Il était une fois un fermier qui vivait dans un village rural pauvre. On le considérait pourtant comme riche, car il possédait un cheval pour labourer ses terres et transporter ses marchandises. Un jour, son cheval s’enfuit. Les voisins trouvèrent cela terrible, mais le fermier dit simplement :« Qui peut dire ce qui est malchance ou chance ? »
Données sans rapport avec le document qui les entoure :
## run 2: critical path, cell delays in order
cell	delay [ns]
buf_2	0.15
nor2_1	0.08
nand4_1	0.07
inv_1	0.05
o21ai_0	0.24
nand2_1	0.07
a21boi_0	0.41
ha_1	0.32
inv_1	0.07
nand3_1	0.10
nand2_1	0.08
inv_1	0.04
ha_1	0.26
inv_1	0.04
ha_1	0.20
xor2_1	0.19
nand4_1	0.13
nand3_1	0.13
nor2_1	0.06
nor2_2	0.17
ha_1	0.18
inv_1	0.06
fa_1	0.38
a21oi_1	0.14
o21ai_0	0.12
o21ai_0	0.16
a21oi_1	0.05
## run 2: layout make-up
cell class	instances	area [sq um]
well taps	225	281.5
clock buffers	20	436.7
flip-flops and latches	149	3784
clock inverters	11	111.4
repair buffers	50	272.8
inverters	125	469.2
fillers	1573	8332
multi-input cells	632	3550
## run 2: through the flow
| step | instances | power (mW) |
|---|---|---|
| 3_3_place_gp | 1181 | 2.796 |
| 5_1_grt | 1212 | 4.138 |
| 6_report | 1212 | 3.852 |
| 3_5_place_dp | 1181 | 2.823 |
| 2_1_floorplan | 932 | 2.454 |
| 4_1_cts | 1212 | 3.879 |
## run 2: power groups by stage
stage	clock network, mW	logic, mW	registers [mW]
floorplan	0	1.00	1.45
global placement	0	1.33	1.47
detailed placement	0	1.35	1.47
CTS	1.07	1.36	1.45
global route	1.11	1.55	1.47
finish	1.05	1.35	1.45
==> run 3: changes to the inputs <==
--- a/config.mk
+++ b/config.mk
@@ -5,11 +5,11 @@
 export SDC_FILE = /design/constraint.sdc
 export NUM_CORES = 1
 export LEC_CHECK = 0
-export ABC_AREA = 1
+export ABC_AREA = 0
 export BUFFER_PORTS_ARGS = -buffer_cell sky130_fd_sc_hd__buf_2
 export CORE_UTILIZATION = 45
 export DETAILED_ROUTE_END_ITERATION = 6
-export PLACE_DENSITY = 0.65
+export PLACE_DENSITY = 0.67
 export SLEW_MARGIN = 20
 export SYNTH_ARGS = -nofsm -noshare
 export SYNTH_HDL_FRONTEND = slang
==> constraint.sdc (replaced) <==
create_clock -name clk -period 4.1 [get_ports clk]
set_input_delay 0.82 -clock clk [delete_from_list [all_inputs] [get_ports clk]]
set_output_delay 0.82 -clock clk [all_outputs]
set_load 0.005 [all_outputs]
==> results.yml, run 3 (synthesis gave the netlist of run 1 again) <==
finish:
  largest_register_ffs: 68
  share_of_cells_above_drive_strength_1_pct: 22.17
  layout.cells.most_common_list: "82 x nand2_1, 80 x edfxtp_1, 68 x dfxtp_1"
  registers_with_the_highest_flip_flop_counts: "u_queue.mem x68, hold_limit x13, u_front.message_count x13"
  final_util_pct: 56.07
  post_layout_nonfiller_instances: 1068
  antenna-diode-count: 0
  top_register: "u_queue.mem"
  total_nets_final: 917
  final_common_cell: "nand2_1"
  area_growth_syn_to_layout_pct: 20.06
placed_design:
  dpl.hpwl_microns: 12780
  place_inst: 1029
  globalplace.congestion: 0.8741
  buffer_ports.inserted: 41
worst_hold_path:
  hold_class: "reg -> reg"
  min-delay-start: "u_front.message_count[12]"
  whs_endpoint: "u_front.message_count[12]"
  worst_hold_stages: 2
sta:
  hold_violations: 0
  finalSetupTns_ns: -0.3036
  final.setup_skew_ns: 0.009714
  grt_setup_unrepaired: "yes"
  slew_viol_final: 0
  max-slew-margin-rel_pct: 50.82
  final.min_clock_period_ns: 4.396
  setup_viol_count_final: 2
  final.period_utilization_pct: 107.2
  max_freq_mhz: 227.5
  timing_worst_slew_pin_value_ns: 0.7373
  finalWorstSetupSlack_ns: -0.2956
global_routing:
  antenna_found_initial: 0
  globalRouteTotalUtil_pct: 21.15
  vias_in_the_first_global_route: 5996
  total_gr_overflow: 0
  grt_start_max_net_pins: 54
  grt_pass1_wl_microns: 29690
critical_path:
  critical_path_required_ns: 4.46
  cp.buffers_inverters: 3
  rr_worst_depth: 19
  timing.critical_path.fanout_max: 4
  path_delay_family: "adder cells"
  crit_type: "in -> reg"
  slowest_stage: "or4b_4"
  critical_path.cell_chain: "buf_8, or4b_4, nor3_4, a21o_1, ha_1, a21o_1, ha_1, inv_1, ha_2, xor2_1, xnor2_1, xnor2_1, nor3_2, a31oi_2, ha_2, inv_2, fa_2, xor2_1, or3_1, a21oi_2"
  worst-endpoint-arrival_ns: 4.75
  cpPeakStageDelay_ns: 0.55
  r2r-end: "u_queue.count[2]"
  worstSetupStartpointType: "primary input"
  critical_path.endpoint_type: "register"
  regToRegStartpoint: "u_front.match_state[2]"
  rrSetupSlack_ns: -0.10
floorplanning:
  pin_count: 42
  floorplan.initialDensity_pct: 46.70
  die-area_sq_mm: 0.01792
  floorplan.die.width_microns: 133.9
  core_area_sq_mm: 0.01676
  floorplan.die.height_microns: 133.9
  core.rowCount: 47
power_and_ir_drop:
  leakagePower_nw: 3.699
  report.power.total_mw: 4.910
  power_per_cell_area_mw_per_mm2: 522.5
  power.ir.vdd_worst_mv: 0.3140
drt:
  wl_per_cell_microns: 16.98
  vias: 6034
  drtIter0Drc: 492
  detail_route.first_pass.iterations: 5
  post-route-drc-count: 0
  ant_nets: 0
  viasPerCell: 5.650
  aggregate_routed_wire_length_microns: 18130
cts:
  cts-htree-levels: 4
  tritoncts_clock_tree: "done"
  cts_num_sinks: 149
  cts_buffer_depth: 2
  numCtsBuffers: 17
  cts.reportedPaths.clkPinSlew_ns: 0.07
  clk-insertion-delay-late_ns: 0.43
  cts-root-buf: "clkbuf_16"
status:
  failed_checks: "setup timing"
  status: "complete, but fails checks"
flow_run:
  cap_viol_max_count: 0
$ cat src/rtl/apg_isqrt.sv
// Restoring integer square root, one result bit per cycle.
module apg_isqrt #(
  parameter int W = 12
) (
  input  logic           clk,
  input  logic           rst_n,
  input  logic           start,
  input  logic [2*W-1:0] radicand,
  output logic           done,
  output logic [W-1:0]   root
);

  logic [2*W-1:0]         rad_r;
  logic [W:0]             rem_r;
  logic [W-1:0]           root_r;
  logic [$clog2(W+1)-1:0] cnt_r;
  logic                   busy_r;
  logic                   done_r;

  logic [W+2:0] rem_t;
  logic [W+2:0] trial;
  logic         fits;

  // one trial subtraction per step
  always_comb begin
    rem_t = {rem_r, rad_r[2*W-1:2*W-2]};
    trial = {1'b0, root_r, 2'b01};
    fits  = (rem_t >= trial);
  end

  always_ff @(posedge clk) begin
    if (!rst_n) begin
      busy_r <= 1'b0;
      done_r <= 1'b0;
    end else begin
      done_r <= 1'b0;
      if (start) begin
        busy_r <= 1'b1;
      end else if (busy_r && cnt_r == ($clog2(W+1))'(1)) begin
        busy_r <= 1'b0;
        done_r <= 1'b1;
      end
    end
  end

  // datapath
  always_ff @(posedge clk) begin
    if (start) begin
      rad_r  <= radicand;
      rem_r  <= '0;
      root_r <= '0;
      cnt_r  <= ($clog2(W+1))'(W);
    end else if (busy_r) begin
      rad_r <= {rad_r[2*W-3:0], 2'b00};
      cnt_r <= cnt_r - 1'b1;
      if (fits) begin
        rem_r  <= rem_t[W:0] - trial[W:0];
        root_r <= {root_r[W-2:0], 1'b1};
      end else begin
        rem_r  <= rem_t[W:0];
        root_r <= {root_r[W-2:0], 1'b0};
      end
    end
  end

  assign done = done_r;
  assign root = root_r;

endmodule
===== config.mk =====
export PLATFORM = sky130hd
export DESIGN_NAME = apg_pair
export DESIGN_NICKNAME = d
export VERILOG_FILES = /design/src/rtl/apg_pkg.sv /design/src/rtl/apg_pair.sv
export SDC_FILE = /design/constraint.sdc
export NUM_CORES = 2
export LEC_CHECK = 0
export ABC_AREA = 1
export BUFFER_PORTS_ARGS = -buffer_cell sky130_fd_sc_hd__buf_4
export CAP_MARGIN = 40
export CORE_MARGIN = 1.5
export CORE_UTILIZATION = 60
export CTS_BUF_LIST = sky130_fd_sc_hd__clkbuf_8
export CTS_CLUSTER_DIAMETER = 50
export CTS_CLUSTER_SIZE = 16
export DETAILED_ROUTE_END_ITERATION = 8
export MAX_ROUTING_LAYER = met4
export PLACE_DENSITY = 0.76
export SLEW_MARGIN = 15
export SYNTH_ARGS = -nofsm -noshare
export SYNTH_HDL_FRONTEND = slang
export SYNTH_SLANG_ARGS = --single-unit

===== constraint.sdc =====
create_clock -name clk -period 18.9 [get_ports clk]
set_clock_uncertainty 0.1 [all_clocks]
set_input_delay 1.89 -clock clk [delete_from_list [all_inputs] [get_ports clk]]
set_output_delay 1.89 -clock clk [all_outputs]
set_load 0.005 [all_outputs]

===== src/rtl/apg_pkg.sv =====
// Shared constants, types and state codes of the angular proximity grouping block.
package apg_pkg;

  localparam int ID_W           = 16;
  localparam int GRP_W          = 6;
  localparam int COS_W          = 16;
  localparam int CFG_IDX_W      = 3;
  localparam int CFG_DATA_W     = 16;
  localparam int MAX_BLOBS_DEF  = 64;
  localparam int COORD_BITS_DEF = 12;
  localparam logic [COS_W-1:0] COS_RESET = 16'd65177;

  // Register indexes of the configuration port
  localparam logic [CFG_IDX_W-1:0] CFG_SUN_X  = 3'd0;
  localparam logic [CFG_IDX_W-1:0] CFG_SUN_Y  = 3'd1;
  localparam logic [CFG_IDX_W-1:0] CFG_RADIUS = 3'd2;
  localparam logic [CFG_IDX_W-1:0] CFG_COS    = 3'd3;

  // Load strobes for the pair test unit
  typedef struct packed {
    logic ld_i;
    logic ld_j;
  } apg_pair_ctl_t;

  typedef enum logic [4:0] {
    S_IDLE,
    S_SQ,
    S_DIFF,
    S_ROOT,
    S_STORE,
    S_LINIT,
    S_RDI,
    S_LATI,
    S_CHKJ,
    S_RDLA,
    S_RDLB,
    S_PAIR,
    S_DEC,
    S_SWRD,
    S_SWWR,
    S_DRD,
    S_DCHK,
    S_DRD2,
    S_DWAIT
  } apg_state_t;

endpackage


===== src/rtl/apg_pair.sv =====
// Neighbor test of two stored blobs: dot product against the scaled cosine threshold.
module apg_pair #(
  parameter int CB = 12
) (
  input  logic                   clk,
  input  apg_pkg::apg_pair_ctl_t ctl,
  input  logic [3*CB+1:0]        geo,
  input  logic [2*CB-1:0]        rr,
  input  logic [15:0]            cos_thr,
  output logic                   close
);

  import apg_pkg::*;

  localparam int SUM_W = 2*CB + 4;
  localparam int LHS_W = SUM_W + COS_W;
  localparam int RHS_W = 2*CB + COS_W;

  logic signed [CB:0]      xi_r, yi_r, xj_r, yj_r;
  logic [CB-1:0]           zi_r, zj_r;
  logic [RHS_W-1:0]        rhs_r;
  logic signed [2*CB+1:0]  px_r, py_r;
  logic [2*CB-1:0]         pz_r;
  logic                    close_r;

  logic signed [SUM_W-1:0] pz_ext;
  logic signed [SUM_W-1:0] dot;
  logic signed [LHS_W-1:0] lhs;
  logic signed [LHS_W-1:0] rhs_ext;

  // operand registers; the threshold is fixed when the outer blob loads
  always_ff @(posedge clk) begin
    if (ctl.ld_i) begin
      xi_r  <= geo[CB:0];
      yi_r  <= geo[2*CB+1:CB+1];
      zi_r  <= geo[3*CB+1:2*CB+2];
      rhs_r <= RHS_W'(rr) * RHS_W'(cos_thr);
    end
    if (ctl.ld_j) begin
      xj_r <= geo[CB:0];
      yj_r <= geo[2*CB+1:CB+1];
      zj_r <= geo[3*CB+1:2*CB+2];
    end
  end

  // stage 1: products
  always_ff @(posedge clk) begin
    px_r <= xi_r * xj_r;
    py_r <= yi_r * yj_r;
    pz_r <= zi_r * zj_r;
  end

  // stage 2: sum and compare
  always_comb begin
    pz_ext  = {{(SUM_W-2*CB){1'b0}}, pz_r};
    dot     = SUM_W'(px_r) + SUM_W'(py_r) + pz_ext;
    lhs     = {dot, {COS_W{1'b0}}};
    rhs_ext = {{(LHS_W-RHS_W){1'b0}}, rhs_r};
  end

  always_ff @(posedge clk) begin
    close_r <= (lhs >= rhs_ext);
  end

  assign close = close_r;

endmodule


; ---- Word level (Yosys, flattened, before mapping)
; Index checks and enable logic that the tools add are counted.
[classes]
addsub = 2
n_lt_le_gt_ge = 1
n_mul = 4
[ops]
columns = cell, count
row1 = multiplier 13 x 13 -> 26 bit, 2
row2 = >= comparator 44 x 41 -> 1 bit, 1
row3 = multiplier 24 x 16 -> 40 bit, 1
row4 = adder 27 x 25 -> 28 bit, 1
row5 = adder 26 x 26 -> 27 bit, 1
row6 = multiplier 12 x 12 -> 24 bit, 1
[totals]
regBits = 193
inputBits = 81
output_inout_bits = 1
wordCells = 18

; ---- Depth between registers and ports, before layout
[logic_depth]
ltp_word = 3
mapped_depth = 27
depth_no_buf = 25

; ---- Worst setup path before layout
; No wires, ideal clock.
[synth_path]
path_kind = input to register
start = input port rr[13]
end = register rhs_r[25] (data pin)
arrival_time_ns = 6.915
required_time_ns = 18.538
path_buffers = 2
path_slack_ns = 11.624
path_stages = 22
path_cell_list = clkbuf_1 -> clkbuf_1 -> nand2_1 -> fa_1 -> inv_1 -> fa_1 -> inv_1 -> fa_1 -> inv_1 -> fa_1 -> fa_1 -> inv_1 -> fa_1 -> inv_1 -> ha_1 -> a21oi_1 -> o21ai_0 -> a21oi_1 -> nand2_1 -> a21oi_1 -> o21ai_1 -> xor2_1
[synth_between]
elab_chain_cells = 1
[synth_rtl]
columns = element, line
row1 = from (decl), apg_pair.sv:8  ; input logic [2*CB-1:0] rr,
row2 = multiplier 24 x 16 -> 40 bit, apg_pair.sv:37  ; rhs_r <= RHS_W'(rr) * RHS_W'(cos_thr);
row3 = to (signal assigned), apg_pair.sv:37
row4 = to (decl), apg_pair.sv:21  ; logic [RHS_W-1:0] rhs_r;
; Every way passes these cells.
; A chain may end at the register's enable or synchronous reset.

; ---- Worst setup path in the final report
[layout_path]
start = input port cos_thr[1]
end = register rhs_r[34] (data pin)
[layout_between]
elab_chain_cells = 1
[layout_rtl]
columns = element, line
row1 = from (decl), apg_pair.sv:9  ; input logic [15:0] cos_thr,
row2 = multiplier 24 x 16 -> 40 bit, apg_pair.sv:37
; Every way passes these cells.

==> reports/results.ini <==
[run_status]
run_status=finished clean

[worst_setup_path]
crit_fanout=24
cp-end-kind=flip-flop
critical_path_class=primary input to flip-flop
cp.required_ns=19.12
worst_ep_arrival_time_ns=7.15
startpoint_type=primary input

[floorplan]
initial_core_util_pct=60.7
fp.dieW_um=256
coreArea_mm2=0.0631
rows=92
die_h_um=256
fp.dieArea_mm2=0.0654
io_pins=82

[route]
wire_per_inst_um=16.0
vias_per_cell=5.24
first_pass_iters=9
vias=28000
drt_iter0_drc=2020
drc=0
ant_nets=0
wirelength_mm=85.3

[sta]
setup_tns_ns=0
period_needed_ns=6.92
final_hold_viol_count=0
slew_viol_final=0
fin_ws_ns=11.98
slew_headroom_pct=57.1
finalSetupViolations=0
max_freq_mhz=144
rsz0062_at_grt=no
tightestPinTransition_ns=0.643
finalCritPeriodShare_pct=36.6

[layout]
nets=5683
final_core_util_pct=63.1
drive_gt1_share_pct=3.78
stdcell_area_mm2=0.0398
synthToLayoutAreaGrowth_pct=3.98

[global_route]
grt_util_met1_pct=38.1
grt_pass1_vias=30100
grt_pass1_wl_mm=147
grt_overflow=0
busiest_layer=met2
antenna_found_initial=1
grt.total_usage_pct=28.8
met2_usage_pct=47.0
grt_max_degree=61
grt_use_met3_pct=4.20

[synthesis]
async_flop_share_pct=0
syn_inst=4541
synth-edff-count=116
synthTopCellsByCount=1255 x inv_1, 1134 x nand2_1, 755 x fa_1, 360 x ha_1, 156 x clkbuf_1
ys_seq_area_share_pct=13.1
ys_warn_count=0
synth_nets=5737
synth.most_common_cell=inv_1
synth_area_mm2=0.0383
synth_top_cell_area_share_pct=39.5
yosys_most_used_dff=edfxtp_1
ys_seq_elements=193
synth_area_leaders=fa_1 39%, inv_1 12%, ha_1 12%
yosysTopAreaCell=fa_1
syn_area_per_cell_um2=8.43
ys_types=47

[placed_design]
postPlaceCellArea_mm2=0.0394
pre_cts_ws_ns=11.40
io_buffers=81
gp_congestion=0.949
hpwl_mm=70.6

[run]
drv_cap=0

[cts]
cts-buffers-inserted=17
clock-sinks=193
cts_resized=0
hold_buffers=0
postCtsSetupBuffers=0
clkLatencyLatePin_ns=0.57
cts.path.max_buffers=2
htree_num_levels=4
cts_tree=built
cts_root_buffer=clkbuf_8
clkTransAtPathRegs_ns=0.10

[min_path]
min_path_type=flip-flop to flip-flop

## metal layers
metal / vias up / share of wire [%] / wire length (µm)
met2: 961 / 49 / 41500
met4: 0 / 1.9 / 1580
li1: 13100 / - / -
met3: 110 / 7.0 / 5960
met1: 13900 / 42 / 36300
met5: - / 0 / 0
## sequential cells by signal, indices dropped and copies added (netlist names)
| signal | count |
|---|---|
| pz_r | 24 |
| yi_r | 13 |
| zi_r | 12 |
| xi_r | 13 |
| rhs_r | 40 |
| zj_r | 12 |
| px_r | 26 |
| yj_r | 13 |
| xj_r | 13 |
| close | 1 |
| py_r | 26 |
## final cells by class
class	instances	area, µm²
fillers	5410	23300
repair buffers	83	643
clock buffers	17	234
diodes	1	2.50
inverters	1257	4720
well taps	846	1060
multi-input cells	2935	28000
clock inverters	15	173
flip-flops and latches	193	5020
## final timing paths
| kind | slack (ns) | cells after the start | from | end |
|---|---|---|---|---|
| max | 11.98 | 21 | cos_thr[1] | rhs_r[34]$_DFFE_PP_ |
| min | 0.71 | 2 | zj_r[0]$_DFFE_PP_ | pz_r[0]$_DFF_P_ |
| max reg2reg | 12.91 | 16 | yj_r[1]$_DFFE_PP_ | py_r[25]$_DFF_P_ |
| min reg2reg | 0.71 | 2 | zj_r[0]$_DFFE_PP_ | pz_r[0]$_DFF_P_ |
## cells in the final DEF (no fill, tap or decap), types with 10 or more instances in the layout
cell | synthesis | layout
a31oi_1 | 14 | 14
dfxtp_1 | 77 | 77
ha_1 | 360 | 360
nand2_1 | 1134 | 1134
buf_4 | 0 | 82
or2_2 | 24 | 24
clkbuf_8 | 0 | 17
inv_1 | 1255 | 1256
o21ai_0 | 59 | 59
nor3_1 | 15 | 15
nand4_1 | 21 | 21
xnor2_1 | 43 | 43
edfxtp_1 | 116 | 116
a21oi_1 | 135 | 135
o21bai_1 | 15 | 15
fa_1 | 755 | 755
nand3_1 | 53 | 53
xor2_1 | 90 | 90
o21ai_1 | 10 | 10
nor2_1 | 132 | 132
## worst max-delay path, cell delays in order
cell	delay (ns)
buf_4	0.29
nand2_1	0.15
fa_1	0.56
inv_1	0.06
fa_1	0.52
inv_1	0.06
fa_1	0.50
inv_1	0.06
fa_1	0.48
fa_1	0.48
inv_1	0.05
fa_1	0.48
inv_1	0.04
ha_1	0.34
nand2_1	0.10
nand2_1	0.07
a21boi_0	0.27
o21ai_0	0.18
a21oi_1	0.30
o21ai_1	0.12
xor2_1	0.15
## logic make-up after synthesis
family,count (synthesis),share of synthesized area [%]
adder cells (fa/ha/maj),1115,51.2
AND/OR/NAND/NOR,1410,14.6
flip-flops,193,13.1
XOR/XNOR,133,3.04
AO/OA/AOI/OAI,277,4.15
buffers and inverters,1413,13.8
## stage by stage
stage          hold slack [ns]  cells
6_report                 0.710   5347
5_1_grt                  0.761   5347
4_1_cts                  0.712   5345
3_5_place_dp             0.670   5313
3_3_place_gp             0.688   5313
2_1_floorplan            0.354   4541
Power is left out: the tool's default activity adds up to more than one toggle a clock period on the data nets, which glitch-free logic cannot reach.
Quelques jours plus tard, le cheval revint, accompagné de deux chevaux sauvages. Les voisins le félicitèrent pour sa chance, mais le fermier répondit encore :« Qui peut dire ce qui est chance ou malchance ? » Le lendemain, le fils du fermier tenta de monter l’un des chevaux sauvages. L’animal se cabra, le garçon tomba et se cassa la jambe. Les voisins vinrent lui exprimer leur compassion, mais le fermier répondit une fois de plus :« Qui peut dire ce qui est malchance ou chance ? » Une semaine plus tard, des soldats arrivèrent au village pour enrôler les jeunes hommes. À cause de sa jambe cassée, le fils ne fut pas emmené. Les voisins dirent alors au fermier qu’il avait finalement beaucoup de chance, mais il répondit encore :« Qui peut dire ce qui est chance ou malchance ? »

Piste de réflexion
La chance ou la malchance ne dépend pas des événements, mais de la façon dont on y réagit.Une vie heureuse signifie-t-elle seulement réussir ses examens, obtenir un diplôme, trouver un travail, faire carrière et fonder une famille ? Peut-être que la vie est plus simple si l’on apprend simplement à être heureux.
Beaucoup de choses que nous poursuivons ne sont que des plaisirs passagers. Elles donnent une joie temporaire, puis disparaissent, nous poussant à chercher encore.
Le vrai bonheur est plus simple :Je choisis d’être heureux. Ce sont souvent les circonstances qui rendent cela difficile. Le bonheur se trouve souvent dans les choses les plus simples — et c’est à toi de savoir les voir.